With 27 years and billions of uninterrupted doses behind our name, Ritedose 503B Outsourcing delivers on-demand, pre-filled syringe products ready for use in hospitals across the U.S. These ready-to-administer injections can save time in the pharmacy, increase compliance and help clinicians provide safe patient care by reducing potential bedside errors. And with extended dating up to twelve months, you can be assured of having our products readily available.
That means you can get back to meeting your hospital’s patient care needs, without the headache of compounding on the fly.

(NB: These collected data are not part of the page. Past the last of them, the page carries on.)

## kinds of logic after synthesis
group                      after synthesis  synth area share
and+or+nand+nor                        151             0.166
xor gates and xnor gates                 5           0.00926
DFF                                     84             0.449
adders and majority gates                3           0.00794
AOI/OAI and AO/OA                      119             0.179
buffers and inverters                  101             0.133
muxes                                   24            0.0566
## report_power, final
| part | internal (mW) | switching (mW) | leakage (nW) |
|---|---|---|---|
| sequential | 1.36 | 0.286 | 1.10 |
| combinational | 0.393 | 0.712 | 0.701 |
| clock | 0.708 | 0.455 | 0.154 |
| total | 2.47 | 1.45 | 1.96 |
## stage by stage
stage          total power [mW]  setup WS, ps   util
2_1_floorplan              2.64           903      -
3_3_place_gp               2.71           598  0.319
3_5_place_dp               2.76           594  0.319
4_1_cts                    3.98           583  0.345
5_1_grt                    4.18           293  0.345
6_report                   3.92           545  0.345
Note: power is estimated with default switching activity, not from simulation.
==> config.mk <==
export PLATFORM = sky130hd
export DESIGN_NAME = rcf_reset_cause_flags
export DESIGN_NICKNAME = d
export VERILOG_FILES = /design/src/verilog/rcf_pkg.sv /design/src/verilog/rcf_reset_cause_flags.sv
export SDC_FILE = /design/constraint.sdc
export NUM_CORES = 1
export LEC_CHECK = 0
export ABC_AREA = 1
export BUFFER_PORTS_ARGS = -buffer_cell sky130_fd_sc_hd__buf_2
export CORE_UTILIZATION = 28
export CTS_BUF_LIST = sky130_fd_sc_hd__clkbuf_4 sky130_fd_sc_hd__clkbuf_8
export DETAILED_ROUTE_END_ITERATION = 8
export GPL_ROUTABILITY_DRIVEN = 0
export PLACE_DENSITY = 0.5
export SLEW_MARGIN = 20
export SYNTH_ARGS = -nofsm -noshare
export SYNTH_HDL_FRONTEND = slang
export SYNTH_SLANG_ARGS = --single-unit
==> constraint.sdc <==
create_clock -name sys_clk -period 1.53 [get_ports sys_clk]
set_clock_uncertainty 0.1 [all_clocks]
set_input_delay 0 -clock sys_clk [delete_from_list [all_inputs] [get_ports sys_clk]]
set_output_delay 0 -clock sys_clk [all_outputs]
set_load 0.005 [all_outputs]
==> src/verilog/rcf_pkg.sv <==
`default_nettype none
package rcf_pkg;
    // --------------------------------------------------------------
    // Register map
    // --------------------------------------------------------------
    localparam logic [3:0] RCF_ADDR_W          = 4'h4;
    localparam logic [3:0] RCF_OFF_CAUSE       = 4'h0; // Reset-cause register
    localparam logic [3:0] RCF_OFF_IRQ_STATUS  = 4'h1; // Sticky event bits
    localparam logic [3:0] RCF_OFF_IRQ_MASK    = 4'h2; // Event enables
    localparam logic [3:0] RCF_OFF_STACK_DEPTH = 4'h3; // Stack fill level

    // --------------------------------------------------------------
    // Reset-cause field positions
    // --------------------------------------------------------------
    localparam int RCF_BIT_OVERFLOW  = 7;
    localparam int RCF_BIT_UNDERFLOW = 6;
    localparam int RCF_BIT_UNUSED    = 5;
    localparam int RCF_BIT_WDT       = 4;
    localparam int RCF_BIT_PIN       = 3;
    localparam int RCF_BIT_SWRST     = 2;
    localparam int RCF_BIT_POR       = 1;
    localparam int RCF_BIT_BROWNOUT  = 0;

    // Writable bits of the cause register (bit 5 excluded)
    localparam logic [7:0] RCF_CAUSE_WMASK = 8'hDF;

    // Values at power-on and brown-out: stack and power flags 0, bits 4 to 2 at 1
    localparam logic [7:0] RCF_CAUSE_PWR_RST = 8'h1C;
    // Value out of the synchronous reset input (no event seen yet)
    localparam logic [7:0] RCF_CAUSE_RST     = 8'h1F;

    // Interrupt status/mask layout: one bit per cause bit
    localparam logic [7:0] RCF_IRQ_RST       = 8'h00;

    // Hardware call stack depth
    localparam int RCF_STACK_DEPTH = 16;
endpackage
`default_nettype wire

==> src/verilog/rcf_reset_cause_flags.sv <==
// How it works
// - Overflow sets bit 7, cleared on power or by firmware
// - Underflow sets bit 6, cleared on power or by firmware
// - Bit 5 reads zero, writes ignored
// - Watchdog reset clears bit 4
// - Pin reset clears bit 3
// - Reset instruction clears bit 2
// - Power-on reset clears bit 1
// - Brown-out reset clears bit 0
// - Power events load stack 0, bits 4 to 2 set to 1
// - Sixteen-entry stack, overrun forces reset
//
// The implementer's own choices: the address map and the plain strobed port.
`timescale 1ns/100ps
`default_nettype none
module rcf_reset_cause_flags #(
    parameter int STACK_DEPTH = rcf_pkg::RCF_STACK_DEPTH
) (
    input  wire logic       sys_clk,
    input  wire logic       reset,
    input  wire logic [3:0] regAddr,
    input  wire logic [7:0] regWrData,
    input  wire logic       regWrite,
    input  wire logic       regRead,
    output logic      [7:0] regRdData,
    input  wire logic       stackPush,
    input  wire logic       stackPop,
    input  wire logic       watchdogEvent,
    input  wire logic       master_clear_pin_n,
    input  wire logic       resetInstr,
    input  wire logic       powerOnEvent,
    input  wire logic       brownoutEvent,
    output logic            stackResetReq,
    output logic            irq
);
    // --------------------------------------------------------------
    // State
    // --------------------------------------------------------------
    typedef struct packed {
        logic [7:0] cause;      // Reset-cause register
        logic [7:0] irqStatus;  // Sticky event bits
        logic [7:0] irqMask;    // Interrupt enables
        logic [4:0] depth;      // Current stack fill level
        logic [7:0] rdData;     // Registered read data
        logic       stkReq;     // Stack fault reset request
        logic       pinSync1;   // First synchroniser stage
        logic       pinSync2;   // Second synchroniser stage
        logic       pinPrev;    // Last synchronised pin level
    } rcf_state_s;

    rcf_state_s state_ff;
    rcf_state_s nxt_state;

    // Event vector placed at the cause bit positions
    logic [7:0] eventVec;
    logic       pinFall;
    logic       overflow;
    logic       underflow;
    logic       powerEvt;

    // Write-one-to-clear helper, used for status clears
    function automatic logic [7:0] rcf_w1c(input logic [7:0] cur,
                                           input logic [7:0] clr);
        rcf_w1c = cur & ~clr;
    endfunction

    // --------------------------------------------------------------
    // Event decode
    // --------------------------------------------------------------
    // Pin is read only after both synchroniser stages
    assign pinFall   = state_ff.pinPrev & ~state_ff.pinSync2;
    // Stack fault: push on full or pop on empty
    assign overflow  = stackPush & ~stackPop
                     & (state_ff.depth == 5'(STACK_DEPTH));
    assign underflow = stackPop & ~stackPush
                     & (state_ff.depth == 5'h00);
    assign powerEvt  = powerOnEvent | brownoutEvent;

    always_comb
    begin
        eventVec = 8'h00;
        eventVec[rcf_pkg::RCF_BIT_OVERFLOW]  = overflow;
        eventVec[rcf_pkg::RCF_BIT_UNDERFLOW] = underflow;
        eventVec[rcf_pkg::RCF_BIT_WDT]       = watchdogEvent;
        eventVec[rcf_pkg::RCF_BIT_PIN]       = pinFall;
        eventVec[rcf_pkg::RCF_BIT_SWRST]     = resetInstr;
        eventVec[rcf_pkg::RCF_BIT_POR]       = powerOnEvent;
        eventVec[rcf_pkg::RCF_BIT_BROWNOUT]  = brownoutEvent;
    end

    // --------------------------------------------------------------
    // Next-state logic
    // --------------------------------------------------------------
    // Firmware write first, hardware events override it afterwards
    always_comb
    begin
        nxt_state = state_ff;
        nxt_state.pinSync1 = master_clear_pin_n;
        nxt_state.pinSync2 = state_ff.pinSync1;
        nxt_state.pinPrev  = state_ff.pinSync2;
        nxt_state.rdData   = 8'h00;

        // Stack depth tracking; a fault empties the stack
        if (overflow || underflow)
        begin
            nxt_state.depth = 5'h00;
        end
        else if (stackPush && !stackPop)
        begin
            nxt_state.depth = state_ff.depth + 5'h01;
        end
        else if (stackPop && !stackPush)
        begin
            nxt_state.depth = state_ff.depth - 5'h01;
        end
        nxt_state.stkReq = overflow | underflow;

        // Register writes
        if (regWrite)
        begin
            unique case (regAddr)
                rcf_pkg::RCF_OFF_CAUSE:
                begin
                    // Bit 5 is not stored
                    nxt_state.cause = regWrData
                                    & rcf_pkg::RCF_CAUSE_WMASK;
                end
                rcf_pkg::RCF_OFF_IRQ_STATUS:
                begin
                    nxt_state.irqStatus = rcf_w1c(state_ff.irqStatus,
                                                  regWrData);
                end
                rcf_pkg::RCF_OFF_IRQ_MASK:
                begin
                    nxt_state.irqMask = regWrData
                                      & rcf_pkg::RCF_CAUSE_WMASK;
                end
                default:
                begin
                    // Unmapped or read-only: ignored
                end
            endcase
        end

        // Power events reinitialise all flags but the power-on bit on a brown-out alone
        if (powerEvt)
        begin
            nxt_state.cause = rcf_pkg::RCF_CAUSE_PWR_RST;
            nxt_state.cause[rcf_pkg::RCF_BIT_POR] =
                state_ff.cause[rcf_pkg::RCF_BIT_POR] & ~powerOnEvent;
            nxt_state.cause[rcf_pkg::RCF_BIT_POR] =
                ~powerOnEvent
                & (regWrite && regAddr == rcf_pkg::RCF_OFF_CAUSE
                   ? regWrData[rcf_pkg::RCF_BIT_POR]
                   : state_ff.cause[rcf_pkg::RCF_BIT_POR]);
            nxt_state.cause[rcf_pkg::RCF_BIT_BROWNOUT] = 1'b0;
        end
        else
        begin
            // Events override any same-cycle write
            if (overflow)
            begin
                nxt_state.cause[rcf_pkg::RCF_BIT_OVERFLOW] = 1'b1;
            end
            if (underflow)
            begin
                nxt_state.cause[rcf_pkg::RCF_BIT_UNDERFLOW] = 1'b1;
            end
            if (watchdogEvent)
            begin
                nxt_state.cause[rcf_pkg::RCF_BIT_WDT] = 1'b0;
            end
            if (pinFall)
            begin
                nxt_state.cause[rcf_pkg::RCF_BIT_PIN] = 1'b0;
            end
            if (resetInstr)
            begin
                nxt_state.cause[rcf_pkg::RCF_BIT_SWRST] = 1'b0;
            end
        end
        // Keep the unused bit zero on every path
        nxt_state.cause[rcf_pkg::RCF_BIT_UNUSED] = 1'b0;

        // Sticky status: set wins over a same-cycle clear
        nxt_state.irqStatus = nxt_state.irqStatus | eventVec;

        // Registered read data, one cycle after the strobe
        if (regRead)
        begin
            unique case (regAddr)
                rcf_pkg::RCF_OFF_CAUSE:
                    nxt_state.rdData = state_ff.cause;
                rcf_pkg::RCF_OFF_IRQ_STATUS:
                    nxt_state.rdData = state_ff.irqStatus;
                rcf_pkg::RCF_OFF_IRQ_MASK:
                    nxt_state.rdData = state_ff.irqMask;
                rcf_pkg::RCF_OFF_STACK_DEPTH:
                    nxt_state.rdData = {3'h0, state_ff.depth};
                default:                      nxt_state.rdData = 8'h00;
            endcase
        end
    end

    // --------------------------------------------------------------
    // State register
    // --------------------------------------------------------------
    // The reset input is the core reset; power events do not use it,
    // they arrive as event inputs and load their values in next-state logic.
    always_ff @(posedge sys_clk)
    begin
        if (reset)
        begin
            state_ff.cause     <= rcf_pkg::RCF_CAUSE_RST;
            state_ff.irqStatus <= rcf_pkg::RCF_IRQ_RST;
            state_ff.irqMask   <= rcf_pkg::RCF_IRQ_RST;
            state_ff.depth     <= 5'h00;
            state_ff.rdData    <= 8'h00;
            state_ff.stkReq    <= 1'b0;
            state_ff.pinSync1  <= 1'b1;
            state_ff.pinSync2  <= 1'b1;
            state_ff.pinPrev   <= 1'b1;
        end
        else
        begin
            state_ff <= nxt_state;
        end
    end

    // --------------------------------------------------------------
    // Outputs
    // --------------------------------------------------------------
    assign regRdData     = state_ff.rdData;
    assign stackResetReq = state_ff.stkReq;
    assign irq           = |(state_ff.irqStatus & state_ff.irqMask);

    // --------------------------------------------------------------
    // Checks
    // --------------------------------------------------------------
    // A stack overflow leaves its flag set one edge later
    chk_ovf_sets_flag: assert property (
        @(posedge sys_clk) disable iff (reset)
        overflow && !powerEvt
        |=> state_ff.cause[rcf_pkg::RCF_BIT_OVERFLOW])
        else $error("Overflow did not set flag");

    // The overflow flag only falls through a write or a power event
    chk_ovf_flag_sticky: assert property (
        @(posedge sys_clk) disable iff (reset)
        state_ff.cause[rcf_pkg::RCF_BIT_OVERFLOW] && !powerEvt
        && !(regWrite && regAddr == rcf_pkg::RCF_OFF_CAUSE)
        |=> state_ff.cause[rcf_pkg::RCF_BIT_OVERFLOW])
        else $error("Overflow flag lost without a write");

    // A stack underflow leaves its flag set one edge later
    chk_unf_sets_flag: assert property (
        @(posedge sys_clk) disable iff (reset)
        underflow && !powerEvt
        |=> state_ff.cause[rcf_pkg::RCF_BIT_UNDERFLOW])
        else $error("Underflow did not set flag");

    // The underflow flag only falls through a write or a power event
    chk_unf_flag_sticky: assert property (
        @(posedge sys_clk) disable iff (reset)
        state_ff.cause[rcf_pkg::RCF_BIT_UNDERFLOW] && !powerEvt
        && !(regWrite && regAddr == rcf_pkg::RCF_OFF_CAUSE)
        |=> state_ff.cause[rcf_pkg::RCF_BIT_UNDERFLOW])
        else $error("Underflow flag lost without a write");

    // Reads of the cause register never show the unused bit
    chk_unused_bit_zero: assert property (
        @(posedge sys_clk) disable iff (reset)
        $past(regRead) && $past(regAddr) == rcf_pkg::RCF_OFF_CAUSE
        |-> !regRdData[rcf_pkg::RCF_BIT_UNUSED])
        else $error("Bit 5 read nonzero");

    // Watchdog event clears its flag, even against a write
    chk_wdt_clears_flag: assert property (
        @(posedge sys_clk) disable iff (reset)
        watchdogEvent && !powerEvt
        |=> !state_ff.cause[rcf_pkg::RCF_BIT_WDT])
        else $error("Watchdog flag not cleared");

    // Checked on the synchronised level, never on the raw pin
    chk_pin_clears_flag: assert property (
        @(posedge sys_clk) disable iff (reset)
        $fell(state_ff.pinSync2) && !powerEvt
        |=> !state_ff.cause[rcf_pkg::RCF_BIT_PIN])
        else $error("Pin flag not cleared");

    // Reset instruction clears its flag one edge later
    chk_swrst_clears: assert property (
        @(posedge sys_clk) disable iff (reset)
        resetInstr && !powerEvt
        |=> !state_ff.cause[rcf_pkg::RCF_BIT_SWRST])
        else $error("Reset instruction flag not cleared");

    // Power-on clears both power status bits
    chk_por_clears_bit: assert property (
        @(posedge sys_clk) disable iff (reset)
        powerOnEvent
        |=> !state_ff.cause[1] && !state_ff.cause[0])
        else $error("Power-on bits not cleared");

    // Brown-out clears its own status bit
    chk_bor_clears_bit: assert property (
        @(posedge sys_clk) disable iff (reset)
        brownoutEvent
        |=> !state_ff.cause[rcf_pkg::RCF_BIT_BROWNOUT])
        else $error("Brown-out bit not cleared");

    // A brown-out alone must not touch the power-on bit
    chk_bor_keeps_por: assert property (
        @(posedge sys_clk) disable iff (reset)
        brownoutEvent && !powerOnEvent
        && !(regWrite && regAddr == rcf_pkg::RCF_OFF_CAUSE)
        |=> state_ff.cause[rcf_pkg::RCF_BIT_POR]
            == $past(state_ff.cause[rcf_pkg::RCF_BIT_POR]))
        else $error("Brown-out changed power-on bit");

    // Power events load the documented upper flag values
    chk_power_init: assert property (
        @(posedge sys_clk) disable iff (reset)
        powerEvt
        |=> state_ff.cause[7:2] == rcf_pkg::RCF_CAUSE_PWR_RST[7:2])
        else $error("Power init values wrong");

    // Push on a full stack empties it and asks for a reset
    chk_stack_fault: assert property (
        @(posedge sys_clk) disable iff (reset)
        state_ff.depth == 5'(STACK_DEPTH) && stackPush && !stackPop
        |=> stackResetReq && state_ff.depth == 5'h00)
        else $error("Stack overflow not reset");

    // Pop on an empty stack asks for a reset as well
    chk_unf_fault: assert property (
        @(posedge sys_clk) disable iff (reset)
        state_ff.depth == 5'h00 && stackPop && !stackPush
        |=> stackResetReq && state_ff.depth == 5'h00)
        else $error("Stack underflow not reset");

    // Depth never passes the top, or an overflow would go unseen
    chk_depth_bounded: assert property (
        @(posedge sys_clk) disable iff (reset)
        state_ff.depth <= 5'(STACK_DEPTH))
        else $error("Stack depth beyond top");

    // Hardware event wins over a same-cycle firmware write
    chk_event_priority: assert property (
        @(posedge sys_clk) disable iff (reset)
        resetInstr && !powerEvt && regWrite
        && regAddr == rcf_pkg::RCF_OFF_CAUSE
        |=> !state_ff.cause[2] && state_ff.irqStatus[2])
        else $error("Write beat hardware event");
endmodule
`default_nettype wire

==> metrics.cfg, run 1 <==
[floorplan]
start_util=0.293
floorplan.rows=29
boundaryPins=33
die_area_sq_um=7100
coreArea_sq_um=6460
height_of_the_chip_um=84.3
die_w_um=84.3

[layout]
insertedDiodeCount=0
layout_fillers=702
post_layout_nonfiller_instances=401
mostFrequentLayoutCell=sky130_fd_sc_hd__nand2_1
nets=353
layout.cells.most_common_list=sky130_fd_sc_hd__nand2_1, sky130_fd_sc_hd__dfxtp_1, sky130_fd_sc_hd__buf_2, sky130_fd_sc_hd__inv_1, sky130_fd_sc_hd__nor2_1
synthToLayoutAreaGrowth_pct=29.4
fraction_of_layout_cells_with_a_size_suffix_above_1=0.179
final_util=0.380

[timing]
final.period_utilization=0.926
finalSetupViolations=0
fin_setup_tns_ns=0
finalWorstPathRequiredPeriod_ns=1.42
timing.slew.headroom=0.777
number_of_pins_exceeding_their_max_slew_limit_in_the_final_report=0
finalHoldViolations=0
worst-slew-pin-transition_ns=0.333
unrepaired_setup_endpoints_after_global_routing=false
achievable-frequency_ghz=0.706

[synthesis]
synth_cell_types=27
post_synth_instance_area_sq_um=1900
sequential_cell_area_fraction_in_the_yosys_report=0.412
yosys_warnings=0
syn_area_per_cell_sq_um=7.07
yosys_register_bits=39
netlist_instances=268
synth_nets=297

[critical_path]
setup.worst_path.start_class=register
worst-path-max-fanout=3
timing.setup.critical_path_class=register to register
timing.critical_path.arrival_ns=1.55
endpoint_kind=register
worstPathRequired_ns=1.66

[place]
placed_cells=372
dpl.hpwl_mm=3.56
port_buf_inserts=32

[min_path]
hold_path_class=input pin to register

[drt]
route.detailed.vias_per_inst=4.58
drt_pass1_iterations=6
dr.first_iter.drc_count=70
via_count=1836
routed_wire_length_per_instance_um=12.3
drt.antenna.violating_nets=0
number_of_drc_violations_after_detailed_routing=2
route.final.wire_length_mm=4.95

[clocking]
clk_transition_reported_paths_ns=0.08
cts_max_level=2
worst_skew_pair.late_latency_ns=0.30
cts-root-buf=sky130_fd_sc_hd__clkbuf_8
cts.path.max_buffers=2
clkSinkCount=39
cts_tree=done
cts_inserted_buffers=5
post_cts_resized=0

[grt]
grt_use_total=0.151
busiest_layer=met2
grt_first_pass_wirelength_mm=8.31
grt_pass1_vias=1754
gr-total-overflow=0
maximum_number_of_pins_on_one_net_before_global_route_repair=18
gr-usage-met2=0.247
grt_use_met1=0.195
grt_antenna_before_repair=0
grt.met3_usage=0.0393

[pwr]
irDropWorstVdd_mv=0.438
cellPowerDensity_nw_per_um2=1010
p_leak_nw=1.21

[status]
outcome=complete, but fails checks
failing_checks=DRC

[run]
drv.max_cap_violation_count=0

sequential cells by signal, summed over array words and instances, names as in the netlist:
name           count
regRdData          8
state_ff          28
nxt_state          2
stackResetReq      1
cell type report:
class / instances / area (sq um) / area share
clock buffers: 6 / 76.3 / 0.0311
clock inverters: 1 / 30.0 / 0.0122
inverters: 32 / 120 / 0.0490
multi-input cells: 181 / 887 / 0.362
flip-flops and latches: 39 / 781 / 0.318
well taps: 77 / 96.3 / 0.0393
repair buffers: 65 / 463 / 0.189
final timing paths:
path	from	end	slack [ns]	depth (start not counted)
worst max-delay path	state_ff[12]	state_ff[16]	0.11	8
worst min-delay path	reset	state_ff[24]	0.003	3
worst max register to register	state_ff[12]	state_ff[16]	0.11	8
worst min register to register	nxt_state[1]	nxt_state[0]	0.32	1
logic make-up (layout without fill, tap and decap cells):
logic type | count (synthesis) | count (layout) | synth area share
and+or+nand+nor | 128 | 128 | 0.285
buffers and inverters | 48 | 104 | 0.120
AOI/OAI and AO/OA | 43 | 43 | 0.121
DFF | 39 | 39 | 0.412
adders and majority gates | 6 | 6 | 0.0436
xor gates and xnor gates | 4 | 4 | 0.0185
power breakdown:
part           leakage (nW)  switching, mW  internal [mW]  total (mW)
registers             0.319         0.0511           1.08        1.13
clock network        0.0547          0.365          0.496       0.861
logic                 0.835          0.265          0.225       0.490
total                  1.21          0.680           1.80        2.48
worst max-delay path, stage by stage, from the launching register on:
cell and delay, ns:
sky130_fd_sc_hd__dfxtp_1 0.34, sky130_fd_sc_hd__fa_1 0.47, sky130_fd_sc_hd__inv_1 0.07, sky130_fd_sc_hd__nor2_1 0.04, sky130_fd_sc_hd__nor2_1 0.08, sky130_fd_sc_hd__nand2_1 0.05, sky130_fd_sc_hd__nand2_1 0.05, sky130_fd_sc_hd__nand2_1 0.04
sky130_fd_sc_hd__a21oi_1 0.11
layer usage:
layer / wire length (um) / vias up
met5: 0 / -
met4: 92 / 0
met3: 256 / 8
met2: 2220 / 42
met1: 2380 / 832
li1: - / 954
cell usage after synthesis (all sizes together):
cell type  number  area (sq um)
nor2           24          90.1
xor2            3          26.3
nand3b          1          7.51
o22ai           3          18.8
nand2          77           297
a21oi          20           104
or2             2          12.5
ha              5          62.6
clkbuf          2          8.75
nor3            1          16.3
xnor2           1          8.76
nand3          21           105
inv            32           120
dfxtp          39           781
o211ai          1          7.51
nand4           2          12.5
buf            14          98.8
fa              1          20.0
o21ai          18          90.1
a221oi          1          8.76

We deliver sterile, single-dose syringe products necessary for in-hospital care and that meet critical national drug shortages. A 27-year leader in cGMP drug manufacturing, Ritedose uses aseptic production to guarantee sterility and standardized concentrations in every dose.
Innovative packaging allows for extended dating up to 12 months and room temperature storage. Our pre-filled syringes are already diluted, labeled with appropriate cautionary statements, color-coded to ASTM drug class standards, and ready to be administered within OR and acute care settings. Since we offer multiple concentrations and fill volumes for most medications, clinicians have a choice in what they prescribe. It simply couldn’t be more streamlined.
We got it right because we listened. Our products were designed with input from clinical pharmacists and other healthcare professionals to meet your exact needs, enabling you to deliver the highest level of patient care every day. From product packaging and labeling to a robust customer portal for online ordering and trend reports – our entire 503B outsourcing solution was built around you.
Our team of clinical pharmacists and healthcare specialists can help you navigate how ready-to-use products could expand your capacity. Contact us for a virtual audit of your pharmacy resources.
Leave your worries about compliance, contamination and compounding errors to us. Our state-of-the-art 503B facility, connected to our larger manufacturing and packaging facilities, is set up to exceed FDA standards. Meeting the most stringent cGMP and USP 797 guidelines, our highly automated production systems — with robotic filling, material handling and packaging — mitigate errors and provide an aseptic environment. And with manufacturing all under one roof, our quality control is unparalleled.